第4話 禁呪研究者リュミエラ、理論ごと崩壊する


王女が住み始めた翌日、家のドアが壊れた(また)。


原因はミラの体当たり……ではない。


家の前に、巨大なトランクが三つ積み上がっていた。

その横で、眼鏡の女性が唖然としている。


「……ここ? 本当に? あの禁呪使いが、こんな……水車小屋?」


魔導士リュミエラ=クロウ。

禁呪研究の第一人者。

王都の魔導塔に引きこもり、理論と紙とインクだけを友として生きてきたタイプ。


彼女は“現場”が苦手だ。

なのに今、現場の最前線である兄妹の家に立っている。


ノクスは玄関先で欠伸をした。


「誰」


セレナが腕を組む。


「国家推薦の監査……いや、研究者だ。君の禁呪を解析する」


リュミエラは眼鏡を押し上げ、早口で言った。


「はじめましてノクス・エリディオン! あなたの《ノクス・エラージオ》について、まず確認したいことが三百二十七項目あります! 今から質問していいですか!?」


ノクスは即答した。


「だめ」


リュミエラが固まる。


「……え?」


「眠い」


「睡眠は私も必要だと理解しています! ですが世界が――」


「世界は寝てる間に勝手に回る」


「回りません!」


セレナが横から言う。


「回らない」


ミルがトランクの上に登って、リュミエラの顔を覗き込んだ。


「おねえちゃん、めがね!」


「お姉ちゃんじゃないわ、私は……えっと……リュミエラよ」


「りゅみえら!」


ミルは発音が難しいので、一回口の中で噛んだ。

リュミエラはその可愛さに一瞬で理性が揺らぐ。


(かわ……いや、違う、私は研究者……!)


ミルが首をかしげる。


「りゅみえら、おやつ、たべる?」


「……え? おやつ?」


「お兄ちゃんのおうちは、おやつがあるよ」


ノクスがぼそっと言う。


「ミル、勧誘するな」


「だって、りゅみえら、つかれてる」


リュミエラは思わず胸を押さえた。


(なにこの子……心が……浄化……)


セレナが小声で言う。


「……落ちるな」


「落ちてません!」


落ちている。


家の中に入ると、リュミエラはすぐに“違和感”に気づいた。


結界がない。

魔力循環の痕跡が薄い。

禁呪使いの住居なら、最低でも三重の封印があるはず。


なのに――ただの生活空間だ。


洗濯物。

干し草の匂い。

小さな椅子。

ミルの落書き。


「……理解不能」


リュミエラは呟く。


ノクスはソファに沈み、ミラは膝に座る。

ミルがノクスの前髪を指で持ち上げた。


「お兄ちゃん、こんにちは!」


「こんにちは」


「みんなにも、おかおみせて?」


「やだ」


「じゃあ、ちょっとだけ!」


ミルがにへらっと笑う。

ノクスは観念して、前髪を少しだけ上げた。


その瞬間。


セレナが息を止めた。

リュミエラが眼鏡をずらした。

家の隅にいた護衛が壁に頭をぶつけた。


整いすぎている。

目鼻立ちが、現実味を失うレベルで整っている。

“美形”という言葉が追いつかない。


ノクス本人は無自覚で、ただ眠そうな目をしているだけだ。


リュミエラは研究者としての本能で、別の部分に注目した。


(……目。
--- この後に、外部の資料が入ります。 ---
## config.mk

```make
export PLATFORM = sky130hd
export DESIGN_NAME = xor_checksum
export DESIGN_NICKNAME = d
export VERILOG_FILES = /design/src/rtl/xor_pkg.sv /design/src/rtl/xor_word.sv /design/src/rtl/xor_checksum.sv
export SDC_FILE = /design/constraint.sdc
export NUM_CORES = 1
export LEC_CHECK = 0
export BUFFER_PORTS_ARGS = -buffer_cell sky130_fd_sc_hd__buf_2
export CAP_MARGIN = 15
export CORE_ASPECT_RATIO = 1.5
export CORE_MARGIN = 4
export CORE_UTILIZATION = 52
export DETAILED_ROUTE_END_ITERATION = 6
export PLACE_DENSITY_LB_ADDON = 0.25
export SETUP_SLACK_MARGIN = 0.5
export SLEW_MARGIN = 0
export SYNTH_ARGS = -nofsm -noshare
export SYNTH_HDL_FRONTEND = slang
export SYNTH_SLANG_ARGS = --single-unit
```

## constraint.sdc

```tcl
create_clock -name clk -period 1.6 [get_ports clk]
set_input_delay 0.08 -clock clk [delete_from_list [all_inputs] [get_ports clk]]
set_output_delay 0.08 -clock clk [all_outputs]
set_load 0.005 [all_outputs]
```
<file path="src/rtl/min_trigger_pkg.sv">
// Shared definitions for the minimum-trigger front end: lane geometry,
// trigger state encoding and the amplitude threshold conversion.
package min_trigger_pkg;

    localparam int LANE_WIDTH          = 16;
    localparam int DEFAULT_TDATA_WIDTH = 128;
    localparam int NUM_LANES           = DEFAULT_TDATA_WIDTH / LANE_WIDTH;

    typedef enum logic [1:0] {
        IDLE    = 2'd0,
        ACTIVE  = 2'd1,
        HOLDOFF = 2'd2
    } trig_state_t;

    // Convert a percentage of full scale into a sample code, rounding down.
    function automatic int threshold_code(input int threshold, input int res_width);
        longint scaled;
        scaled = longint'(threshold) * (64'sd1 <<< res_width);
        return int'(scaled / 64'sd100);
    endfunction

endpackage

</file>
<file path="src/rtl/lane_threshold_cmp.sv">
// Combinational amplitude detector: slices every 16-bit lane, takes the
// MSB-justified signed sample and flags a hit when any lane is strictly
// above the threshold code. Negative excursions never hit.
module lane_threshold_cmp
    import min_trigger_pkg::*;
#(
    parameter int TDATA_WIDTH = 128,
    parameter int RES_WIDTH   = 12,
    parameter int THR_CODE    = 409
) (
    input  logic [TDATA_WIDTH-1:0] tdata,
    output logic                   hit
);

    localparam int                 LANES = TDATA_WIDTH / LANE_WIDTH;
    localparam logic signed [31:0] THR_S = THR_CODE;

    logic signed [31:0] sample_ext_s [LANES];
    logic [LANES-1:0]   lane_hit_s;
    // The low-order padding bits below each sample carry no information.
    logic               unused_lsb_s;

    for (genvar k = 0; k < LANES; k++) begin : g_lane
        logic [RES_WIDTH-1:0] sample_s;
        assign sample_s        = tdata[LANE_WIDTH*k + LANE_WIDTH - 1 -: RES_WIDTH];
        assign sample_ext_s[k] = $signed({{(32-RES_WIDTH){sample_s[RES_WIDTH-1]}}, sample_s});
        assign lane_hit_s[k]   = (sample_ext_s[k] > THR_S);
    end

    assign hit          = |lane_hit_s;
    assign unused_lsb_s = ^tdata;

endmodule

</file>
<file path="src/rtl/min_trigger_gen.sv">
// Self-triggering front end between the RF data converter stream and the
// readout interface. Each accepted beat is checked against the amplitude
// threshold; the event FSM produces START_TRG, FINALIZE_TRG and a latched
// TIME_STAMP that leave the block on the same cycle as the forwarded beat.
module min_trigger_gen
    import min_trigger_pkg::*;
#(
    parameter int THRESHOLD            = 10,
    parameter int POST_ACQUI_LEN       = 38,
    parameter int ACQUI_LEN            = 100,
    parameter int HOLDOFF_LEN          = 2,
    parameter int TIME_STAMP_WIDTH     = 16,
    parameter int ADC_RESOLUTION_WIDTH = 12,
    parameter int S_AXIS_TDATA_WIDTH   = 128
) (
    input  logic                          AXIS_ACLK,
    input  logic                          AXIS_ARESETN,
    input  logic [S_AXIS_TDATA_WIDTH-1:0] S_AXIS_TDATA,
    input  logic                          S_AXIS_TVALID,
    output logic                          S_AXIS_TREADY,
    output logic [S_AXIS_TDATA_WIDTH-1:0] M_AXIS_TDATA,
    output logic                          M_AXIS_TVALID,
    input  logic                          FIFO_FULL,
    output logic                          START_TRG,
    output logic                          FINALIZE_TRG,
    output logic [TIME_STAMP_WIDTH-1:0]   TIME_STAMP,
    output logic [31:0]                   TRG_CNT
);

    localparam int THR_CODE = threshold_code(THRESHOLD, ADC_RESOLUTION_WIDTH);
    localparam int BEAT_W   = $clog2(ACQUI_LEN + 1);
    localparam int POST_W   = $clog2(POST_ACQUI_LEN + 1);
    localparam int HOLD_W   = $clog2(HOLDOFF_LEN + 1);

    localparam logic [BEAT_W-1:0] BEAT_ONE   = BEAT_W'(1);
    localparam logic [BEAT_W-1:0] ACQUI_LAST = BEAT_W'(ACQUI_LEN);
    localparam logic [POST_W-1:0] POST_ONE   = POST_W'(1);
    localparam logic [POST_W-1:0] POST_LAST  = POST_W'(POST_ACQUI_LEN);
    localparam logic [HOLD_W-1:0] HOLD_ONE   = HOLD_W'(1);
    localparam logic [HOLD_W-1:0] HOLD_LAST  = HOLD_W'(HOLDOFF_LEN);

    trig_state_t                   state_r, state_nxt_s;
    logic [BEAT_W-1:0]             beat_cnt_r, beat_nxt_s, beat_inc_s;
    logic [POST_W-1:0]             post_cnt_r, post_nxt_s, post_inc_s;
    logic [HOLD_W-1:0]             hold_cnt_r, hold_nxt_s;
    logic [TIME_STAMP_WIDTH-1:0]   ts_cnt_r, ts_latch_r, ts_nxt_s;
    logic [31:0]                   trg_cnt_r, trg_nxt_s;
    logic                          start_r, start_nxt_s;
    logic                          fin_r, fin_nxt_s;
    logic                          tready_r, mvalid_r;
    logic [S_AXIS_TDATA_WIDTH-1:0] mdata_r;
    logic                          accept_s;
    logic                          hit_s;

    assign accept_s = S_AXIS_TVALID & tready_r;

    lane_threshold_cmp #(
        .TDATA_WIDTH (S_AXIS_TDATA_WIDTH),
        .RES_WIDTH   (ADC_RESOLUTION_WIDTH),
        .THR_CODE    (THR_CODE)
    ) u_cmp (
        .tdata (S_AXIS_TDATA),
        .hit   (hit_s)
    );

    // Event FSM next-state, counter updates and per-beat flag values.
    always_comb begin
        state_nxt_s = state_r;
        beat_nxt_s  = beat_cnt_r;
        post_nxt_s  = post_cnt_r;
        hold_nxt_s  = hold_cnt_r;
        start_nxt_s = start_r;
        fin_nxt_s   = 1'b0;
        ts_nxt_s    = ts_latch_r;
        trg_nxt_s   = trg_cnt_r;
        beat_inc_s  = beat_cnt_r + BEAT_ONE;
        post_inc_s  = hit_s ? {POST_W{1'b0}} : (post_cnt_r + POST_ONE);

        if (accept_s) begin
            case (state_r)
                IDLE: begin
                    if (hit_s && !FIFO_FULL) begin
                        start_nxt_s = 1'b1;
                        ts_nxt_s    = ts_cnt_r;
                        trg_nxt_s   = trg_cnt_r + 32'd1;
                        beat_nxt_s  = BEAT_ONE;
                        post_nxt_s  = {POST_W{1'b0}};
                        // A one-beat event closes on its own first beat.
                        if (BEAT_ONE == ACQUI_LAST) begin
                            fin_nxt_s   = 1'b1;
                            hold_nxt_s  = {HOLD_W{1'b0}};
                            state_nxt_s = HOLDOFF;
                        end else begin
                            state_nxt_s = ACTIVE;
                        end
                    end else begin
                        start_nxt_s = 1'b0;
                    end
                end
                ACTIVE: begin
                    start_nxt_s = 1'b1;
                    beat_nxt_s  = beat_inc_s;
                    post_nxt_s  = post_inc_s;
                    if ((post_inc_s == POST_LAST) || (beat_inc_s == ACQUI_LAST) || FIFO_FULL) begin
                        fin_nxt_s   = 1'b1;
                        hold_nxt_s  = {HOLD_W{1'b0}};
                        state_nxt_s = HOLDOFF;
                    end else begin
                        state_nxt_s = ACTIVE;
                    end
                end
                HOLDOFF: begin
                    start_nxt_s = 1'b0;
                    if ((hold_cnt_r + HOLD_ONE) == HOLD_LAST) begin
                        hold_nxt_s  = {HOLD_W{1'b0}};
                        state_nxt_s = IDLE;
                    end else begin
                        hold_nxt_s  = hold_cnt_r + HOLD_ONE;
                    end
                end
                default: begin
                    start_nxt_s = 1'b0;
                    state_nxt_s = IDLE;
                end
            endcase
        end else begin
            state_nxt_s = state_r;
        end
    end

    // Event FSM state, counters and registered trigger outputs.
    always_ff @(posedge AXIS_ACLK or negedge AXIS_ARESETN) begin
        if (!AXIS_ARESETN) begin
            state_r    <= IDLE;
            beat_cnt_r <= {BEAT_W{1'b0}};
            post_cnt_r <= {POST_W{1'b0}};
            hold_cnt_r <= {HOLD_W{1'b0}};
            start_r    <= 1'b0;
            fin_r      <= 1'b0;
            ts_latch_r <= {TIME_STAMP_WIDTH{1'b0}};
            trg_cnt_r  <= 32'd0;
        end else begin
            state_r    <= state_nxt_s;
            beat_cnt_r <= beat_nxt_s;
            post_cnt_r <= post_nxt_s;
            hold_cnt_r <= hold_nxt_s;
            start_r    <= start_nxt_s;
            fin_r      <= fin_nxt_s;
            ts_latch_r <= ts_nxt_s;
            trg_cnt_r  <= trg_nxt_s;
        end
    end

    // Stream side: ready after reset, one-stage data forward, beat timestamp.
    always_ff @(posedge AXIS_ACLK or negedge AXIS_ARESETN) begin
        if (!AXIS_ARESETN) begin
            tready_r <= 1'b0;
            mvalid_r <= 1'b0;
            mdata_r  <= {S_AXIS_TDATA_WIDTH{1'b0}};
            ts_cnt_r <= {TIME_STAMP_WIDTH{1'b0}};
        end else begin
            tready_r <= 1'b1;
            mvalid_r <= accept_s;
            if (accept_s) begin
                mdata_r  <= S_AXIS_TDATA;
                ts_cnt_r <= ts_cnt_r + {{(TIME_STAMP_WIDTH-1){1'b0}}, 1'b1};
            end else begin
                mdata_r  <= mdata_r;
                ts_cnt_r <= ts_cnt_r;
            end
        end
    end

    assign S_AXIS_TREADY = tready_r;
    assign M_AXIS_TVALID = mvalid_r;
    assign M_AXIS_TDATA  = mdata_r;
    assign START_TRG     = start_r;
    assign FINALIZE_TRG  = fin_r;
    assign TIME_STAMP    = ts_latch_r;
    assign TRG_CNT       = trg_cnt_r;

endmodule

</file>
魔力回路の走り方が、普通じゃない)


彼の体内魔力は、“巨大な穴”の周りを回っているように見える。

穴の中が見えない。見えないのに、吸い込まれそうだ。


「――あなた、魔力の器が……」


リュミエラが言いかけた瞬間、ミルが口を挟んだ。


「りゅみえら。お兄ちゃんのこと、こわい?」


「こわ……? え、ちが……」


ミルはにこっと笑って、リュミエラの手を握った。


小さな手が、温かい。


「じゃあ、なかよくしてね」


リュミエラの脳内で、三百二十七項目の質問が消し飛んだ。


「……はい」


セレナがつぶやいた。


「……落ちたな」


ノクスはため息をついた。


「また増えた・・・」


こうして、禁呪研究者も同居することになった。